Strategy 1: CLS Token Pooling
In CLS Token pooling, just take the vector from the [CLS] token and use it as the sentence embedding.
During BERT’s pre-training, the [CLS] token was used for the “Next Sentence Prediction” task, so it should have learned to aggregate sentence-level meaning.
In reality it works okay for classification tasks, but for semantic similarity, it’s actually pretty bad out of the box. The [CLS] token wasn’t explicitly trained to capture semantic meaning for retrieval.
Strategy 2: Mean Pooling
In mean pooling, we average all the token vectors together (excluding padding tokens).
Example:
# Mean pooling — the workhorse
# Mask out padding tokens, then average
token_vectors = encoder_output[1:-1] # Skip [CLS] and [SEP]
sentence_embedding = mean(token_vectors)Every token contributes to the overall meaning. Averaging them gives a balanced representation.
In reality this works surprisingly well! And it’s the default strategy for most modern sentence embedding models.
Which strategy Wins?
Practical Tip: You almost never implement pooling yourself. When you use a library like
sentence-transformers, the pooling strategy is baked into the model configuration. But understanding it helps you debug weird results, like when someone accidentally uses raw BERT with CLS pooling and wonders why their retrieval is terrible.

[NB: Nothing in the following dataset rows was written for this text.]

--- src/verilog/fpec_pkg.sv ---
// Package: register map, fields and timing for the flash program/erase control
package fpec_pkg;

  // ------------------------------------------------------------------
  // Register byte offsets
  // ------------------------------------------------------------------
  localparam logic [7:0] OFS_OP_CONTROL = 8'h00;
  localparam logic [7:0] OFS_ADDR_UPPER = 8'h04;
  localparam logic [7:0] OFS_ADDR_LOWER = 8'h08;
  localparam logic [7:0] OFS_UNLOCK_KEY = 8'h0C;
  localparam logic [7:0] OFS_IRQ_STATUS = 8'h10;
  localparam logic [7:0] OFS_IRQ_ENABLE = 8'h14;
  localparam logic [7:0] OFS_IRQ_CLEAR  = 8'h18;

  // ------------------------------------------------------------------
  // Control register fields
  // ------------------------------------------------------------------
  localparam int BIT_START     = 15;
  localparam int BIT_WR_EN     = 14;
  localparam int BIT_ERR       = 13;
  localparam int BIT_IDLE_STOP = 12;
  localparam int OP_MSB        = 3;

  localparam logic [3:0] OP_PAGE_ERASE = 4'h3;
  localparam logic [3:0] OP_DWORD_PROG = 4'h1;

  localparam logic [7:0] KEY_FIRST  = 8'h55;
  localparam logic [7:0] KEY_SECOND = 8'hAA;

  // Double-word program needs address bits 1:0 on the odd word boundary
  localparam logic [1:0] DWORD_ALIGN = 2'h2;

  // Interrupt bits: done, error
  localparam int IRQ_W    = 2;
  localparam int IRQ_DONE = 0;
  localparam int IRQ_ERR  = 1;

  // ------------------------------------------------------------------
  // Timing (25 MHz clock)
  // ------------------------------------------------------------------
  localparam int CLK_MHZ        = 25;
  localparam int ERASE_TIME_US  = 20;
  localparam int PROG_TIME_US   = 2;
  localparam int WAKE_DELAY_US  = 1;
  localparam int ERASE_CYC      = ERASE_TIME_US * CLK_MHZ;
  localparam int PROG_CYC       = PROG_TIME_US * CLK_MHZ;
  localparam int WAKE_CYC       = WAKE_DELAY_US * CLK_MHZ;
  localparam int TMR_W          = 16;

  typedef enum logic [1:0] {
    FPEC_IDLE,
    FPEC_BUSY
  } fpec_state_e;

endpackage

Bi-Encoder vs. Cross-Encoder
Now here’s where things get really interesting for RAG. There are two fundamentally different ways to use Transformer encoders for comparing a query to a document.
The Bi-Encoder:
A bi-encoder encodes the query and the document independently, then compares their vectors.
Because query and document are encoded independently, you can pre-compute all document embeddings ahead of time. At query time, you only encode the query (one forward pass) and then do fast vector math.
This is what makes vector search possible. This is what you use in RAG.
The Cross-Encoder:
A cross-encoder feeds the query and document together as a single input, separated by a [SEP] token.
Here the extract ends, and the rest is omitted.